Stored data entries

****************

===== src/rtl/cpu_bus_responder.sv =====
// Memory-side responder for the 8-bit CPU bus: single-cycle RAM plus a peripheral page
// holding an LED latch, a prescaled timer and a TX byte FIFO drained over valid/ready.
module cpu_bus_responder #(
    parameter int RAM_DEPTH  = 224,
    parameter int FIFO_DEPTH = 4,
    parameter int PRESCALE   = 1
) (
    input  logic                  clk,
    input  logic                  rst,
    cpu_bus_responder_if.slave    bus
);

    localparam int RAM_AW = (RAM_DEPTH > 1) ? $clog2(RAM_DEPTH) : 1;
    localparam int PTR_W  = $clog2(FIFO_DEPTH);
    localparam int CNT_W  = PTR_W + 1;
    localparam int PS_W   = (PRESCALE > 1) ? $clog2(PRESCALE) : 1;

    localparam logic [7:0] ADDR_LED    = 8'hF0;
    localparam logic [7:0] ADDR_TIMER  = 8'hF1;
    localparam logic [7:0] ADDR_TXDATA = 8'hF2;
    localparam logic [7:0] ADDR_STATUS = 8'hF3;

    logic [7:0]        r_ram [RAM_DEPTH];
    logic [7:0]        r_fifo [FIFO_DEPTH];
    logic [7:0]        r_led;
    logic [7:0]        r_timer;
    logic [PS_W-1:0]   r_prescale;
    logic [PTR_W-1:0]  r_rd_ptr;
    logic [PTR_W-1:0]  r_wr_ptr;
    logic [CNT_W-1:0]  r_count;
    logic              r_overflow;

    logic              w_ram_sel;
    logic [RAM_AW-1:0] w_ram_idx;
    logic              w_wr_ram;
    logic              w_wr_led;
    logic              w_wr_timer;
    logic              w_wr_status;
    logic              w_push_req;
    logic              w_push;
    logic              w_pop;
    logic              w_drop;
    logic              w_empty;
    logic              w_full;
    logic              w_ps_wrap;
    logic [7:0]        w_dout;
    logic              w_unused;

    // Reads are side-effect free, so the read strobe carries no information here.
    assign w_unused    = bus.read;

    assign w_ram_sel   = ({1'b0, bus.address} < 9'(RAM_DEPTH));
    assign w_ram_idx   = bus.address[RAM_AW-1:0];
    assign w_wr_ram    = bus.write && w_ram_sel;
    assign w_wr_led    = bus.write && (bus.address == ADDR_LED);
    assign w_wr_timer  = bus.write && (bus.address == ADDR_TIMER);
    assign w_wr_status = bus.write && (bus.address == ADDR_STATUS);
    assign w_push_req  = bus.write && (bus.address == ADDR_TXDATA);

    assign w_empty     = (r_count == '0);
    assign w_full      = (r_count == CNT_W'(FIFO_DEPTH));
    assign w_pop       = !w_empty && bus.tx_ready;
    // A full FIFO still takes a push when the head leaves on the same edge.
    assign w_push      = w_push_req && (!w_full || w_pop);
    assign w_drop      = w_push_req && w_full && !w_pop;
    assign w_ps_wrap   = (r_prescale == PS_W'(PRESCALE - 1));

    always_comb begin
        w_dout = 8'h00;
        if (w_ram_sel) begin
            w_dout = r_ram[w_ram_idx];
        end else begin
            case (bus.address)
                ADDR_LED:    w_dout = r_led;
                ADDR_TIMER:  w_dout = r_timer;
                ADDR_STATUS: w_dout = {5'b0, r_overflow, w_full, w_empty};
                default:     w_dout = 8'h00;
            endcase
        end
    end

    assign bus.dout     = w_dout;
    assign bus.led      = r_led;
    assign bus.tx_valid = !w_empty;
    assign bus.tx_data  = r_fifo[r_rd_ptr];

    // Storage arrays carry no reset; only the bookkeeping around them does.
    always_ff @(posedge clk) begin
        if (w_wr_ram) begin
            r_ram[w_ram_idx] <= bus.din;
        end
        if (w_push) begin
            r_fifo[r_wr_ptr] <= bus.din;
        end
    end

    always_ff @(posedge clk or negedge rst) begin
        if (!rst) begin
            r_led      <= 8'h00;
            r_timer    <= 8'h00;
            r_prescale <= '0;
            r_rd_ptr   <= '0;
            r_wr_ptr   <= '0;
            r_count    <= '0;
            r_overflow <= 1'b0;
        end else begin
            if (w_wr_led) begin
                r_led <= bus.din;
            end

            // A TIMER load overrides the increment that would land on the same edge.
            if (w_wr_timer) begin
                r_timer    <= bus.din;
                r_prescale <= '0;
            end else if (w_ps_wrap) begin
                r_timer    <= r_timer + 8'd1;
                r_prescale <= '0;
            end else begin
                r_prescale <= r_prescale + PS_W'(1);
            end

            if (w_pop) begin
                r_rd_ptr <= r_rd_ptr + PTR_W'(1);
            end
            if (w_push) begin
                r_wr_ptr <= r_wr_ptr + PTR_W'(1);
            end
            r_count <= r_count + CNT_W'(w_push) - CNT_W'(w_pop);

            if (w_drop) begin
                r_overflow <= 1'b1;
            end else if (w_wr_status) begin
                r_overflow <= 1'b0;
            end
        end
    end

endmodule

****************

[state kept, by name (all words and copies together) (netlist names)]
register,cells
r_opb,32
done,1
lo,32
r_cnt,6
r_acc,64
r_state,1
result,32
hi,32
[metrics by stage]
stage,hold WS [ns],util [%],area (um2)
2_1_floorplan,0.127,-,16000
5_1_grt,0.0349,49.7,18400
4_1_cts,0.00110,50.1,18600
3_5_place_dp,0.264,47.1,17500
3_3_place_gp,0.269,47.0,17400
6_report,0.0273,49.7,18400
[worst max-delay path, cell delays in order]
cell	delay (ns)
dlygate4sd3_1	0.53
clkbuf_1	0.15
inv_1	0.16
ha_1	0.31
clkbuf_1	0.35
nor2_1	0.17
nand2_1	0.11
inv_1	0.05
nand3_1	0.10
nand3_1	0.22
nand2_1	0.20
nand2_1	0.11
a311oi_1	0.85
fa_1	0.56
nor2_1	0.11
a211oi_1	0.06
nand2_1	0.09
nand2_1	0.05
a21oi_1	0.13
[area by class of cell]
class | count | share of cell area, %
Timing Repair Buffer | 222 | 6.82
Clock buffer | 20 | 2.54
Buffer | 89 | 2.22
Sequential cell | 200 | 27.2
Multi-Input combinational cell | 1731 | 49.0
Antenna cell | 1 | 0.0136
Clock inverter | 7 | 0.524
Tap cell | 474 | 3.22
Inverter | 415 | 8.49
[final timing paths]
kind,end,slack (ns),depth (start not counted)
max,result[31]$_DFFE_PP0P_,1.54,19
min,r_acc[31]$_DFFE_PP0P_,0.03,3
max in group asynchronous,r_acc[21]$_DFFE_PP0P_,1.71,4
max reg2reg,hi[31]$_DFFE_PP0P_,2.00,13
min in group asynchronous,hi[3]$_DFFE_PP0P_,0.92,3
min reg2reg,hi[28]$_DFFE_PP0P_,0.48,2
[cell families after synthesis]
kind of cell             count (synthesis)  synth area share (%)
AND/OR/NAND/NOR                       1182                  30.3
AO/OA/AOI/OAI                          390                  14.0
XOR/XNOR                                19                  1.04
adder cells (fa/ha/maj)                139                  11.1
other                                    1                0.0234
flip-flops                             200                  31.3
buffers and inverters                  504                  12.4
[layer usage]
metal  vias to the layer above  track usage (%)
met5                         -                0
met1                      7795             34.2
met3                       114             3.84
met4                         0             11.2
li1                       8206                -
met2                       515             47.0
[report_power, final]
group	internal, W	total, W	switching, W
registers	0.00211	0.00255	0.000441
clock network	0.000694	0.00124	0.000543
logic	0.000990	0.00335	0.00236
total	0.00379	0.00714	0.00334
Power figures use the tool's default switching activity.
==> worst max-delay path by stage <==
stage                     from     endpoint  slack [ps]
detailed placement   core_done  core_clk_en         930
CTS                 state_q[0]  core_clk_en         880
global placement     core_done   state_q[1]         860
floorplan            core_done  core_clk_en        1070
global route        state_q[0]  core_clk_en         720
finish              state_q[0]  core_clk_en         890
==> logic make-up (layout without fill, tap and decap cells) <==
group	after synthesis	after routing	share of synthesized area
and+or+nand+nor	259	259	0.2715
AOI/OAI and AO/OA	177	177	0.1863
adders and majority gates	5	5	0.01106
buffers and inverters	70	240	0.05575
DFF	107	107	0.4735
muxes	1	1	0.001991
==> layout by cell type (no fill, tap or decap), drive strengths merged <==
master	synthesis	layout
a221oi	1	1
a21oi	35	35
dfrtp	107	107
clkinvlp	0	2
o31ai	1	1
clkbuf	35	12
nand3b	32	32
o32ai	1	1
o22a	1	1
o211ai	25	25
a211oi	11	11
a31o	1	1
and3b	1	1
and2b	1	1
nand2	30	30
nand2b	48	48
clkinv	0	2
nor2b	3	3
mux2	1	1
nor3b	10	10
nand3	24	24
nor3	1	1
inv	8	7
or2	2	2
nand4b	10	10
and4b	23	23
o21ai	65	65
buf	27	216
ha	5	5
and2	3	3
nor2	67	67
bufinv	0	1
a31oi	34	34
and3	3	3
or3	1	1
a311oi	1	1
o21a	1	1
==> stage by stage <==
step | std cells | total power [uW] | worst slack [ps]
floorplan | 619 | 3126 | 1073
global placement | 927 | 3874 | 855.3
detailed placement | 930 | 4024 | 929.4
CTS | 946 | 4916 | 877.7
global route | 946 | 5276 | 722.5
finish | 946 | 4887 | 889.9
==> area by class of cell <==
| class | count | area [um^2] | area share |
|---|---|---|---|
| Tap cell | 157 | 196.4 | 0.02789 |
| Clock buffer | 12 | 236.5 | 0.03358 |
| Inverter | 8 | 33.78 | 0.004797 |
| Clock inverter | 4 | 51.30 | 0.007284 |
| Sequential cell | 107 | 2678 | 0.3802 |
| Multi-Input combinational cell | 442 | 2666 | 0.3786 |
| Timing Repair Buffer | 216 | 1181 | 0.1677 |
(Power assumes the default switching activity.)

****************

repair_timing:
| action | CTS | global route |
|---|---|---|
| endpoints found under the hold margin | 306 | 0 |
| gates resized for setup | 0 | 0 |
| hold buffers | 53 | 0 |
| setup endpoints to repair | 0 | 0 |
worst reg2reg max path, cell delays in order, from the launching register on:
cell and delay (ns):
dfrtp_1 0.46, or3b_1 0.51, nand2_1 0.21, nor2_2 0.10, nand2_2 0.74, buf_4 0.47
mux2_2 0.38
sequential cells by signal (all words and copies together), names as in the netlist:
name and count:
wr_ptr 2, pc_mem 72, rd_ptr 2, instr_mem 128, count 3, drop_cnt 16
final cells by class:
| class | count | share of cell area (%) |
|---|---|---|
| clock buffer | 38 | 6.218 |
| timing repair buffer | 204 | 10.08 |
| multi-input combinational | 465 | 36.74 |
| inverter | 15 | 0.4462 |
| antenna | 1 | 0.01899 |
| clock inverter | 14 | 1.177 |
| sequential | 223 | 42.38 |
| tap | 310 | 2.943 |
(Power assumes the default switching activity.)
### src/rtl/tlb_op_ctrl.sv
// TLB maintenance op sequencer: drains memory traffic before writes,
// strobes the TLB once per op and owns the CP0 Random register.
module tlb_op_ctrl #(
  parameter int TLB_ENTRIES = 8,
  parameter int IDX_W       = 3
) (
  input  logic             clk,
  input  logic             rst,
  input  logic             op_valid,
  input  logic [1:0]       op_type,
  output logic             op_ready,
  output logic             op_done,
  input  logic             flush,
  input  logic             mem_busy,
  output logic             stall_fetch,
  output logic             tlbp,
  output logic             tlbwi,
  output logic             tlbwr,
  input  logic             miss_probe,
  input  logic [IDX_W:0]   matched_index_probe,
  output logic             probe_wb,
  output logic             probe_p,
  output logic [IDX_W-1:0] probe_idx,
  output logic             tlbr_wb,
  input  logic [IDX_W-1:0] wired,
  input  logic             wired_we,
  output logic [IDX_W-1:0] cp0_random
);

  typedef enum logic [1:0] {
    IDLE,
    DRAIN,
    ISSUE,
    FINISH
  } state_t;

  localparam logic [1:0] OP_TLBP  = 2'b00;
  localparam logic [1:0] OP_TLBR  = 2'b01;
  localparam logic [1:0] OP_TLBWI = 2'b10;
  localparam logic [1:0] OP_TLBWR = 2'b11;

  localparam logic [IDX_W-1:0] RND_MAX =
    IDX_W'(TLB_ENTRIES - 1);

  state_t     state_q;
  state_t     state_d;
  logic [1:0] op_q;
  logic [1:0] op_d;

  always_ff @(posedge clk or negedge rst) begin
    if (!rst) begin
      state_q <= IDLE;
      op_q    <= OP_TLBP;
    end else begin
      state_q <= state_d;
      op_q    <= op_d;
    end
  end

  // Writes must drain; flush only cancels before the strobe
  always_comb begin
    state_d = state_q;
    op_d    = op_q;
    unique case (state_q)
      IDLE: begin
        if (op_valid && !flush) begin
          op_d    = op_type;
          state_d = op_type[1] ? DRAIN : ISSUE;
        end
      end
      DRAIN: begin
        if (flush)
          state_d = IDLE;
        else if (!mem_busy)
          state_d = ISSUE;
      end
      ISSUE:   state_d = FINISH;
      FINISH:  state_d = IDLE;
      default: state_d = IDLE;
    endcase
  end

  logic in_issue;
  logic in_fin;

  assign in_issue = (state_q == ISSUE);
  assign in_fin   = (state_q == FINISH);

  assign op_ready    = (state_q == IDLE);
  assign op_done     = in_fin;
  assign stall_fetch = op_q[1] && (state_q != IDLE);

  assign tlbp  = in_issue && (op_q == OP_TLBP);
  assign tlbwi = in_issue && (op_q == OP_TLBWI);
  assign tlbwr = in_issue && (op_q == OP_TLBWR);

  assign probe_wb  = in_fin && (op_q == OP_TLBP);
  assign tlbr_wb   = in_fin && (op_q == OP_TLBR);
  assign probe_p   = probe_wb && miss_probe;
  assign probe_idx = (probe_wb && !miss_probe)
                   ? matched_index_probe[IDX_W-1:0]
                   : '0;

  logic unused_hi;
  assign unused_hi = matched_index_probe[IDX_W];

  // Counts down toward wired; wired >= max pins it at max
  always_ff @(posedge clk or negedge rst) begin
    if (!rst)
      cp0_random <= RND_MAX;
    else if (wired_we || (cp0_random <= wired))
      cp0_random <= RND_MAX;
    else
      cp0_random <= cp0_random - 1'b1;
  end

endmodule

****************

Task details. The expected answer is an exact copy of the lines above, beginning at the line with "[state kept, by" and ending at the line with "kind,end,slack (ns),depth (start not counted)", with both ends in.

Task answer.
[state kept, by name (all words and copies together) (netlist names)]
register,cells
r_opb,32
done,1
lo,32
r_cnt,6
r_acc,64
r_state,1
result,32
hi,32
[metrics by stage]
stage,hold WS [ns],util [%],area (um2)
2_1_floorplan,0.127,-,16000
5_1_grt,0.0349,49.7,18400
4_1_cts,0.00110,50.1,18600
3_5_place_dp,0.264,47.1,17500
3_3_place_gp,0.269,47.0,17400
6_report,0.0273,49.7,18400
[worst max-delay path, cell delays in order]
cell	delay (ns)
dlygate4sd3_1	0.53
clkbuf_1	0.15
inv_1	0.16
ha_1	0.31
clkbuf_1	0.35
nor2_1	0.17
nand2_1	0.11
inv_1	0.05
nand3_1	0.10
nand3_1	0.22
nand2_1	0.20
nand2_1	0.11
a311oi_1	0.85
fa_1	0.56
nor2_1	0.11
a211oi_1	0.06
nand2_1	0.09
nand2_1	0.05
a21oi_1	0.13
[area by class of cell]
class | count | share of cell area, %
Timing Repair Buffer | 222 | 6.82
Clock buffer | 20 | 2.54
Buffer | 89 | 2.22
Sequential cell | 200 | 27.2
Multi-Input combinational cell | 1731 | 49.0
Antenna cell | 1 | 0.0136
Clock inverter | 7 | 0.524
Tap cell | 474 | 3.22
Inverter | 415 | 8.49
[final timing paths]
kind,end,slack (ns),depth (start not counted)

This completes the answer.